**What you should do**
Report every line below that has the string "kind" in it.

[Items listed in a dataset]
⟨
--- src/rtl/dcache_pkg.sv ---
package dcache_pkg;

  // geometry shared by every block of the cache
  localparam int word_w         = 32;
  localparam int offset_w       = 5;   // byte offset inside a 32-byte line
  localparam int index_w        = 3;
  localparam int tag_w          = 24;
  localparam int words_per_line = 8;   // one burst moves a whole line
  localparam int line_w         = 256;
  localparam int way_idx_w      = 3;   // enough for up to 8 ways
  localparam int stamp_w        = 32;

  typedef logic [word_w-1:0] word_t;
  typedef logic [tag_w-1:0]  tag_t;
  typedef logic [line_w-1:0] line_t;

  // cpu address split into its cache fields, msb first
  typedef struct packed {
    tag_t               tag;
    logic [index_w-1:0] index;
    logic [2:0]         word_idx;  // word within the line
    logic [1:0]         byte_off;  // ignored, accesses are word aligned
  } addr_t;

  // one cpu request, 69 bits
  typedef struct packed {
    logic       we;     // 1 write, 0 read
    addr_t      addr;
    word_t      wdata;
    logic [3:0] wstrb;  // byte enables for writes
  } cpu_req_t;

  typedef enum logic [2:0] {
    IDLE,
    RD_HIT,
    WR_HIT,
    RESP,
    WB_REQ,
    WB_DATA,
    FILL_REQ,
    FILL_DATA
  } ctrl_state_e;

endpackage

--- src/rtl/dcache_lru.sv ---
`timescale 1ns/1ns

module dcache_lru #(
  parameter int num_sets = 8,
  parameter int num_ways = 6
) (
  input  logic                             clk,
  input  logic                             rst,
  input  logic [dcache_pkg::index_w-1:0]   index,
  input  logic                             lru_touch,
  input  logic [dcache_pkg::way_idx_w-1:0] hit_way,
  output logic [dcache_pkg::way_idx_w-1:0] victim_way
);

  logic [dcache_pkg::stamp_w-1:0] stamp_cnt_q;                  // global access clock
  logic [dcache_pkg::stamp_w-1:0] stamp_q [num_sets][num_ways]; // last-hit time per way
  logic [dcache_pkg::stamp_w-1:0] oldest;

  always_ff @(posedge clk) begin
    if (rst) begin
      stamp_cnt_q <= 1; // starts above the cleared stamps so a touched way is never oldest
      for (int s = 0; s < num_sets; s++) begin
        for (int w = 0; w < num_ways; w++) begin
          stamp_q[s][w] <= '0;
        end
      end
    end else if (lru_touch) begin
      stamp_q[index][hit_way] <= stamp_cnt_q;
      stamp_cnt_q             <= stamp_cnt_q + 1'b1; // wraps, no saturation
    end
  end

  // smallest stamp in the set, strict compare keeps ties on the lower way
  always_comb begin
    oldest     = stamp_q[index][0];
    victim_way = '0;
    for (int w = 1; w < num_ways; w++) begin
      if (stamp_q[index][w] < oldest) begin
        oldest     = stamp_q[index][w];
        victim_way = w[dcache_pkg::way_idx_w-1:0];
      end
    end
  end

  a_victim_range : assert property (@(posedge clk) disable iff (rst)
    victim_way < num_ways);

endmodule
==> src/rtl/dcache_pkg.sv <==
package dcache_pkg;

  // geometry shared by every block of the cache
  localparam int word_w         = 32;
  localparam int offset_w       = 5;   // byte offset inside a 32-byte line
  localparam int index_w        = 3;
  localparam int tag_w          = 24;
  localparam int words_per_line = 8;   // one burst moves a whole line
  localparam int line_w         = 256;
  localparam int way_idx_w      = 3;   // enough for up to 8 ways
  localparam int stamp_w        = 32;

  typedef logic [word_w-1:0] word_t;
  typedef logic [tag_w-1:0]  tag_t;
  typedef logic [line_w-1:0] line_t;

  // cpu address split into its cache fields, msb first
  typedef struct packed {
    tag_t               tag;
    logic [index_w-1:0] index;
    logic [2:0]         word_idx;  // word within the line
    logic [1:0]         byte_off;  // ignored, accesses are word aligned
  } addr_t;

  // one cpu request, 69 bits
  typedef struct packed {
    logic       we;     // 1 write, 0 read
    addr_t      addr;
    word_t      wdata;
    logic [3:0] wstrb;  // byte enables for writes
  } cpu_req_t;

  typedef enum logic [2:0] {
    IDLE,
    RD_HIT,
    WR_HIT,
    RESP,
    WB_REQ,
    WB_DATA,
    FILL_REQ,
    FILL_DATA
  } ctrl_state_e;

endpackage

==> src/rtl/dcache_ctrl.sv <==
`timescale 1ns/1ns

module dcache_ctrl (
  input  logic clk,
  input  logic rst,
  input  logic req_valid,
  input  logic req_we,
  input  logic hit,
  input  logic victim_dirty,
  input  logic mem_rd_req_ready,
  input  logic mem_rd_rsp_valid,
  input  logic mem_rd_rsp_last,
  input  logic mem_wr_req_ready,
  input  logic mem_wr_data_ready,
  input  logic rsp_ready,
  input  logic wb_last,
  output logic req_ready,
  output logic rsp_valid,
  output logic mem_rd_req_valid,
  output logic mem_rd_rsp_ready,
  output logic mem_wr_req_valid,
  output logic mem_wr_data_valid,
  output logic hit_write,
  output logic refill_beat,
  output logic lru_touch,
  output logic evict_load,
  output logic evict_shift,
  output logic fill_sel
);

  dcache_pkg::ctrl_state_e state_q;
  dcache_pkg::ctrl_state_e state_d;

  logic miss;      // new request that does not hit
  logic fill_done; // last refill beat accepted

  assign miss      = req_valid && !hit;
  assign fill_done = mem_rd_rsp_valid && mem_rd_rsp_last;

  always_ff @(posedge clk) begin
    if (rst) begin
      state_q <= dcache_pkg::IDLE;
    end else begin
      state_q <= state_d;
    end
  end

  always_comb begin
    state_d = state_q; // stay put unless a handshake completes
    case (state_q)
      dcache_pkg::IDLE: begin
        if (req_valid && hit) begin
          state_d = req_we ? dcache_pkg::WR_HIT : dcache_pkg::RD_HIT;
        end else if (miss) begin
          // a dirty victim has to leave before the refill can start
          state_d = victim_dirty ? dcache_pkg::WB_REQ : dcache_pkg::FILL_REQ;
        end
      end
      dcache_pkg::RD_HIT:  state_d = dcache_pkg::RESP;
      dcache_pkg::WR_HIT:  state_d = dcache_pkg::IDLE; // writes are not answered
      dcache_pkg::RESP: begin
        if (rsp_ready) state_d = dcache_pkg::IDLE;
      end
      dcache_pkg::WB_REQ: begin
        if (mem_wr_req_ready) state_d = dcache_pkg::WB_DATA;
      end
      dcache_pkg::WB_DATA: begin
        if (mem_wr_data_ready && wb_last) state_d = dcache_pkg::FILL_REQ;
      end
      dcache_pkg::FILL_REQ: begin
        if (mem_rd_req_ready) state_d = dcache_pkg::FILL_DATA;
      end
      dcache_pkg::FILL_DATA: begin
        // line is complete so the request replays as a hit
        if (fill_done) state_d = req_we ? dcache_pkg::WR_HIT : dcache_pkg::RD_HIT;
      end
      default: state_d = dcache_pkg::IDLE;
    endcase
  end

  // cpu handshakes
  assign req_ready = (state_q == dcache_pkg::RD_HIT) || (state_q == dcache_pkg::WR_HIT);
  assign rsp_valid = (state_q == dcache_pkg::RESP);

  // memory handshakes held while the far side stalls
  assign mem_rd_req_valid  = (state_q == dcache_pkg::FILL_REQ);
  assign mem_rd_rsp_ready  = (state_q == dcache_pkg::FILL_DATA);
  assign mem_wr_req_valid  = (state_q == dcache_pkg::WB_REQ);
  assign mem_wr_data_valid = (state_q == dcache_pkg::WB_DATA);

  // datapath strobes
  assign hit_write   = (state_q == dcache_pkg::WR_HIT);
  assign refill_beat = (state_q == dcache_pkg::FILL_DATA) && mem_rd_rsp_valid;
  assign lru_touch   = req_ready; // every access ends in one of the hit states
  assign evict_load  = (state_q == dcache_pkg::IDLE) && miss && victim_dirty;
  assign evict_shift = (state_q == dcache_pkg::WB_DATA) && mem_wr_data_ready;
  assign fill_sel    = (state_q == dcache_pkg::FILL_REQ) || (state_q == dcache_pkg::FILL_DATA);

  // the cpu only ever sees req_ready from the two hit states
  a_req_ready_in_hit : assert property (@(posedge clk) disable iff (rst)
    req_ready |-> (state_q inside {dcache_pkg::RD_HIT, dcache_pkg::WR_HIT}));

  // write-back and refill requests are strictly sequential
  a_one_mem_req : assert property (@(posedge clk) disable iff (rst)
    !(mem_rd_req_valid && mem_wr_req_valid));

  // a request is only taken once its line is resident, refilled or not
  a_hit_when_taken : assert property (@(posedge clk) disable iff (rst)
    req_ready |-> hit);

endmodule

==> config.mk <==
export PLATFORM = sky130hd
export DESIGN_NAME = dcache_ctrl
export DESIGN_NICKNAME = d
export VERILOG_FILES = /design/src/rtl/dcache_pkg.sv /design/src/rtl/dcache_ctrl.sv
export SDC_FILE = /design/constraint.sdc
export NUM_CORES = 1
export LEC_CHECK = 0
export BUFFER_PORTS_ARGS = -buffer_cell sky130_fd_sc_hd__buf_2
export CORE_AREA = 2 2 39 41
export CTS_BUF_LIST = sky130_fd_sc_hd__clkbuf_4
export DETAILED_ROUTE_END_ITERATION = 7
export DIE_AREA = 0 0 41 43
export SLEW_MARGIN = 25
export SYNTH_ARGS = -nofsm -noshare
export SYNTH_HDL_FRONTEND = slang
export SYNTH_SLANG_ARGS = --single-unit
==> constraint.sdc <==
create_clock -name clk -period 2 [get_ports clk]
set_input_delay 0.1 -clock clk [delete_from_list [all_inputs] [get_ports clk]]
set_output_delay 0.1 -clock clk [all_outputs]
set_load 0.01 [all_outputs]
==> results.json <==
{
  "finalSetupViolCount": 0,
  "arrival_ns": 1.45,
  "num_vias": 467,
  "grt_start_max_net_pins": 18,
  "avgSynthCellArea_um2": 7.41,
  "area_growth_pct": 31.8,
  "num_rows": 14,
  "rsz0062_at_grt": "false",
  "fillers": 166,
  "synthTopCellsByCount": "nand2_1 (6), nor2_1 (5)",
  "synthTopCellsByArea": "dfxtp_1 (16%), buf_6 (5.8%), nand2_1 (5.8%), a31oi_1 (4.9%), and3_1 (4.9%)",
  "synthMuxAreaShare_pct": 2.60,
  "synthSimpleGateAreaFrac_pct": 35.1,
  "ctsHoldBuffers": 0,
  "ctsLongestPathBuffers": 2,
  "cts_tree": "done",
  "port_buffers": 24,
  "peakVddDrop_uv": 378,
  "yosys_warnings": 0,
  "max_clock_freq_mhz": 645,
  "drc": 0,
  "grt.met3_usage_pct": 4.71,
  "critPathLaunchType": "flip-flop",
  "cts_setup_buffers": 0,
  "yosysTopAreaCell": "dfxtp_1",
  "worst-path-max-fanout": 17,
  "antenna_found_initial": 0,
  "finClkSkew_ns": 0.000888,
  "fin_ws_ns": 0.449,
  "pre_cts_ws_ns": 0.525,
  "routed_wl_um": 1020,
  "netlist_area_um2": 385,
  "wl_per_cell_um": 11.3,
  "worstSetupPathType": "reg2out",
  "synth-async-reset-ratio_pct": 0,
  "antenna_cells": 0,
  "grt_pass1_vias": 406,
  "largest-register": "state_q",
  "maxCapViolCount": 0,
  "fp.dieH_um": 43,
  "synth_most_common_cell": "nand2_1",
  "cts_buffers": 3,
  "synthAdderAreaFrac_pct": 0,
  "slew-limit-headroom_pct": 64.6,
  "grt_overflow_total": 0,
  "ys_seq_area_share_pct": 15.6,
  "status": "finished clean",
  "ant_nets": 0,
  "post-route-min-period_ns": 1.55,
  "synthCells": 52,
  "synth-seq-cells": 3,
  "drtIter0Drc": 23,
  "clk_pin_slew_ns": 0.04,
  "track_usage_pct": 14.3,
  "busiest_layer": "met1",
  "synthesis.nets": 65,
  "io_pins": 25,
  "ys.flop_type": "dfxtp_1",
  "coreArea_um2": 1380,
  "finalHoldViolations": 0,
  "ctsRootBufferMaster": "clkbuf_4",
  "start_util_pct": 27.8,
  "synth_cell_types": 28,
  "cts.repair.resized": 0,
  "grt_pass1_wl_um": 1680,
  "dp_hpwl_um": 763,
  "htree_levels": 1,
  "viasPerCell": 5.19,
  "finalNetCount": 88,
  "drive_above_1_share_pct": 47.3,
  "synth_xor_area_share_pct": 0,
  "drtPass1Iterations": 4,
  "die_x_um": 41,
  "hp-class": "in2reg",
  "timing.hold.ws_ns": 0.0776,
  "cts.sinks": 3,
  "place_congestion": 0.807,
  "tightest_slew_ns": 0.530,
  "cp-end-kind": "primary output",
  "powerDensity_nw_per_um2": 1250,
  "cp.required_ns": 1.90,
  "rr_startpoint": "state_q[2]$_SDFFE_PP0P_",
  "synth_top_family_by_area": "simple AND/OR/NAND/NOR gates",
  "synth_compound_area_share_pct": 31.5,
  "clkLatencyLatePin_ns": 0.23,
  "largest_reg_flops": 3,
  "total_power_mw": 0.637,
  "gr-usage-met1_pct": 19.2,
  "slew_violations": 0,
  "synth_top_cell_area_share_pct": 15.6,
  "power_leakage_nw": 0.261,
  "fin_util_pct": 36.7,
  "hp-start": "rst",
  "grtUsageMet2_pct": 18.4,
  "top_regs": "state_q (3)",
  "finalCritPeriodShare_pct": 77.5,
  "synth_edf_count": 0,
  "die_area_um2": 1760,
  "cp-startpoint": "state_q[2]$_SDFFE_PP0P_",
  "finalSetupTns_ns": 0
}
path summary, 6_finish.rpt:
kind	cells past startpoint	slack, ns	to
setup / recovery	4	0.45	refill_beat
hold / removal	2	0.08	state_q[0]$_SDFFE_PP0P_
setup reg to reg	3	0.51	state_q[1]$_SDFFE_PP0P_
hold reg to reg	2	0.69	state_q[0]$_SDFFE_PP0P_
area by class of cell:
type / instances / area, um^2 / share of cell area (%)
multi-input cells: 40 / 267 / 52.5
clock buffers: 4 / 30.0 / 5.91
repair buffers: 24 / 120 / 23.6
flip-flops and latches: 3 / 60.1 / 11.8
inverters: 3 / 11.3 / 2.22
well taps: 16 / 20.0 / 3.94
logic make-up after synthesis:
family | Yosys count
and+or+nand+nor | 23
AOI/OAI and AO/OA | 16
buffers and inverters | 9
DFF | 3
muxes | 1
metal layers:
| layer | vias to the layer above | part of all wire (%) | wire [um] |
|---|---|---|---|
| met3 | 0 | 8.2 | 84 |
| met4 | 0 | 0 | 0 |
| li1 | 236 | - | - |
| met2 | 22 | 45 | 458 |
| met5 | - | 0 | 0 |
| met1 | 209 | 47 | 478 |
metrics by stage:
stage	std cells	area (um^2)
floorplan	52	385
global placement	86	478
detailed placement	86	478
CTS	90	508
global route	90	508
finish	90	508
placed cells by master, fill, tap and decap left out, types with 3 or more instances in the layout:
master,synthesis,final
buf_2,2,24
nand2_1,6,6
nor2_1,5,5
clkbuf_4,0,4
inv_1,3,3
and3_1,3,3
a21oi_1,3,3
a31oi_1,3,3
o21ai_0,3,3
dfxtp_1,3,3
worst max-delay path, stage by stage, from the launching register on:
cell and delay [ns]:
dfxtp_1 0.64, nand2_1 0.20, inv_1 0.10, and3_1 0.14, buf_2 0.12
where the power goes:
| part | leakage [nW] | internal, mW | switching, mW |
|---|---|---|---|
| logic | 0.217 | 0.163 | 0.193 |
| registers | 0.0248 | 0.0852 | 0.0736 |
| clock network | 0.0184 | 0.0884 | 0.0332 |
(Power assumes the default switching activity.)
⟩
**Solution for this task**
  "cp-end-kind": "primary output",
kind	cells past startpoint	slack, ns	to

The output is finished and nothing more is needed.